Every line below that includes "decreases" counts toward the total. Report that total alone.

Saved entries

※

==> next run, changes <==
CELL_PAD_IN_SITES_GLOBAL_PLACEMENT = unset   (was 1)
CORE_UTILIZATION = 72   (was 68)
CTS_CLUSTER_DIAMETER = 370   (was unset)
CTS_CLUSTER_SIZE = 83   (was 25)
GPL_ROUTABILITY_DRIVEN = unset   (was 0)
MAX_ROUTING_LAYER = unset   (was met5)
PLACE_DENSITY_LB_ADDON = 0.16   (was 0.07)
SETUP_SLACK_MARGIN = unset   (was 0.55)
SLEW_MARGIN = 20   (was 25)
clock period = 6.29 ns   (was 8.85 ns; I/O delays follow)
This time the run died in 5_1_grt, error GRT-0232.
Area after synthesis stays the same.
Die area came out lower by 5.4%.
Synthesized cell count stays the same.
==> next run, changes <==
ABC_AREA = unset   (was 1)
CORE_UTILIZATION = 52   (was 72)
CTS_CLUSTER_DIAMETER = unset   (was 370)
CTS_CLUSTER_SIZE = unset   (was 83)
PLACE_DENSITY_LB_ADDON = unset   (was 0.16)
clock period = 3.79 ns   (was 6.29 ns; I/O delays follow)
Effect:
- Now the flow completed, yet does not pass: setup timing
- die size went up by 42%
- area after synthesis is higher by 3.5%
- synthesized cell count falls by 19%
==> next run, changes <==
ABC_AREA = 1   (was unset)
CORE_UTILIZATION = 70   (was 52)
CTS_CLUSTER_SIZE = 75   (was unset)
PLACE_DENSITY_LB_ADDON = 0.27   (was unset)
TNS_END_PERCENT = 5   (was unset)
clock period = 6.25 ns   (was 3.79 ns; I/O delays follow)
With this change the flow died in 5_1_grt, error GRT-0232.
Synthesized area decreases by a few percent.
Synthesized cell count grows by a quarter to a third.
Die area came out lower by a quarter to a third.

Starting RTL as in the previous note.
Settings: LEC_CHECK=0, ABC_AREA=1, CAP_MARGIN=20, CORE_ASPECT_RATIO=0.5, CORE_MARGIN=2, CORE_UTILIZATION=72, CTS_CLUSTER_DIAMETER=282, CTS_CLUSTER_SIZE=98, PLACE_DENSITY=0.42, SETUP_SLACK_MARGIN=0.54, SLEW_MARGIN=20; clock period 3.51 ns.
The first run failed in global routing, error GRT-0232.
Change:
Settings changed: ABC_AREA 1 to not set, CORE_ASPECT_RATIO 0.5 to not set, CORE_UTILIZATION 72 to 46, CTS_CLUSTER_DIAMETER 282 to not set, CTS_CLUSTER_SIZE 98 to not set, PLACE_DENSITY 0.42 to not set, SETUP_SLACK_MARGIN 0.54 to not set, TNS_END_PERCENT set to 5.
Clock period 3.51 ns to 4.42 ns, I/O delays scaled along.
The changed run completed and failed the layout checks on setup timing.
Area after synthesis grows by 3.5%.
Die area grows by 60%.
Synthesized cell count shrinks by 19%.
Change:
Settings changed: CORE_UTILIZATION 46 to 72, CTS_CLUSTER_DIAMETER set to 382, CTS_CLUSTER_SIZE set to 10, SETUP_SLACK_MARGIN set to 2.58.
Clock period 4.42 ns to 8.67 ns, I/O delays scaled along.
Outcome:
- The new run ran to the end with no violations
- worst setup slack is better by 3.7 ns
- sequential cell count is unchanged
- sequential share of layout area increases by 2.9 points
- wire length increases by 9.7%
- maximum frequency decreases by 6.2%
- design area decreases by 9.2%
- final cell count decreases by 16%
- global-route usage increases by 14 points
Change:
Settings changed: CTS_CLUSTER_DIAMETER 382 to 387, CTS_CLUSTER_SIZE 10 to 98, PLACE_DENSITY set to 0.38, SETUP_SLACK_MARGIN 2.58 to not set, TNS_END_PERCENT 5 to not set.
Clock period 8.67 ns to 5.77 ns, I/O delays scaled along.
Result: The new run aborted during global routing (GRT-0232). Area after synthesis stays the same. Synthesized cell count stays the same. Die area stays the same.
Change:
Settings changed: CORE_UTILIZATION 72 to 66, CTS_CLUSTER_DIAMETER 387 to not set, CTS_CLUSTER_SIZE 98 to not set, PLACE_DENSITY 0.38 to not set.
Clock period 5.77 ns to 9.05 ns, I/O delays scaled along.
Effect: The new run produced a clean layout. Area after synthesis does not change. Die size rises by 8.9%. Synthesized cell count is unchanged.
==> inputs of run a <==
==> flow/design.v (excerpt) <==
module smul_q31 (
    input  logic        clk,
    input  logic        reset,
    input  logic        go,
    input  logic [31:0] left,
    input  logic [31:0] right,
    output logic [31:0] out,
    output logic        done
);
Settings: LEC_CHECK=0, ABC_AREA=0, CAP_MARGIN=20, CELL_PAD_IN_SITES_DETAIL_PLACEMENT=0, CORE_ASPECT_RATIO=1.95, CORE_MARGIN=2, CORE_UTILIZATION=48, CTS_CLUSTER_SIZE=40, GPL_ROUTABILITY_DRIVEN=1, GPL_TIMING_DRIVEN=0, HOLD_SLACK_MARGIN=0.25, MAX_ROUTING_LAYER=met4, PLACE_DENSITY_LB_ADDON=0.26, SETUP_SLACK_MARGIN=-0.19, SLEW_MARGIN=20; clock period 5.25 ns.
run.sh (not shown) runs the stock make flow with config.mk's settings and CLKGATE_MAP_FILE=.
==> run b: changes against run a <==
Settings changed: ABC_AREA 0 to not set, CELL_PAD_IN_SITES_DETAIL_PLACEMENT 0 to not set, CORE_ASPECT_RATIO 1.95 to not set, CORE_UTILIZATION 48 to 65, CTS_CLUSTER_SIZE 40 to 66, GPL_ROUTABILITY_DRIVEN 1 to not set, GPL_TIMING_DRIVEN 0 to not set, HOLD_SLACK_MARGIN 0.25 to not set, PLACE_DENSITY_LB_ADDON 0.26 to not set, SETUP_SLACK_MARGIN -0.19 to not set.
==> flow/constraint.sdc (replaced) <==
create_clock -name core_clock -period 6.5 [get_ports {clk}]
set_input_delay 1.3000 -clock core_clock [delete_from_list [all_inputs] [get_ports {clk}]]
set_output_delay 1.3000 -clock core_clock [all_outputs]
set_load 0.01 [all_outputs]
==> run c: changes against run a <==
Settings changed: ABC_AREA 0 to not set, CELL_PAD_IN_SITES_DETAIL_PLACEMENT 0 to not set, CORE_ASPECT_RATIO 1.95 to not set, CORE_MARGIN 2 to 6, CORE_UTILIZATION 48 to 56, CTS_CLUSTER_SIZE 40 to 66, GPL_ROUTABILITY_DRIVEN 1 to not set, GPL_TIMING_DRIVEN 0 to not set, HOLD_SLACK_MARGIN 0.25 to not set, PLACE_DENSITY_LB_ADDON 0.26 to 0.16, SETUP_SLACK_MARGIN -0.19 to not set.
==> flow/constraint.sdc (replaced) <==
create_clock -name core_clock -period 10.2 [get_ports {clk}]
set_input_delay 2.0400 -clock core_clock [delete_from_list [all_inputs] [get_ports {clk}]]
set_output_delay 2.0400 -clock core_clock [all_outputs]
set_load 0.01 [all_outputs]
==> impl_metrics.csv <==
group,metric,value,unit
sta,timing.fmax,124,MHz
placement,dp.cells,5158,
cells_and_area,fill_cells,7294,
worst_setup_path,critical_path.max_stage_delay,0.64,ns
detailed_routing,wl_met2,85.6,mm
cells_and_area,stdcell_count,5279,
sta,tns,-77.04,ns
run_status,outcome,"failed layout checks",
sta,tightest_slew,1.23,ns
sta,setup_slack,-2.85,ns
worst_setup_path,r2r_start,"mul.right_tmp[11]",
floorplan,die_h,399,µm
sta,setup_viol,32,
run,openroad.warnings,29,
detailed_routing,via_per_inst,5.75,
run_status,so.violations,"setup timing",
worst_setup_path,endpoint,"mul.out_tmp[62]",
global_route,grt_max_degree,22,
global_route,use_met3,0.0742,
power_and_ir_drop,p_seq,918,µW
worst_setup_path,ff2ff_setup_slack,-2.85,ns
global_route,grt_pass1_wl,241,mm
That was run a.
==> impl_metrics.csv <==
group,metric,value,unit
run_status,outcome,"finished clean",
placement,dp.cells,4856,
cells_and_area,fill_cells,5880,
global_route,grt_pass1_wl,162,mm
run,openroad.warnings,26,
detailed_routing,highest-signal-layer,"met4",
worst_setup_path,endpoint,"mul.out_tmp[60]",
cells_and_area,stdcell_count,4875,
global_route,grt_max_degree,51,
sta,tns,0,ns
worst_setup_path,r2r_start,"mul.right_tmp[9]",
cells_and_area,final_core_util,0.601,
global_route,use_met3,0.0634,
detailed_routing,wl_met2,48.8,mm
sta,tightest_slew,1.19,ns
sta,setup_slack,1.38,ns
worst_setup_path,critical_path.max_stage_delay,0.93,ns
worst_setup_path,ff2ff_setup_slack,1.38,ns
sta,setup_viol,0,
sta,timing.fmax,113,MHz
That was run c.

※

The completed task. 4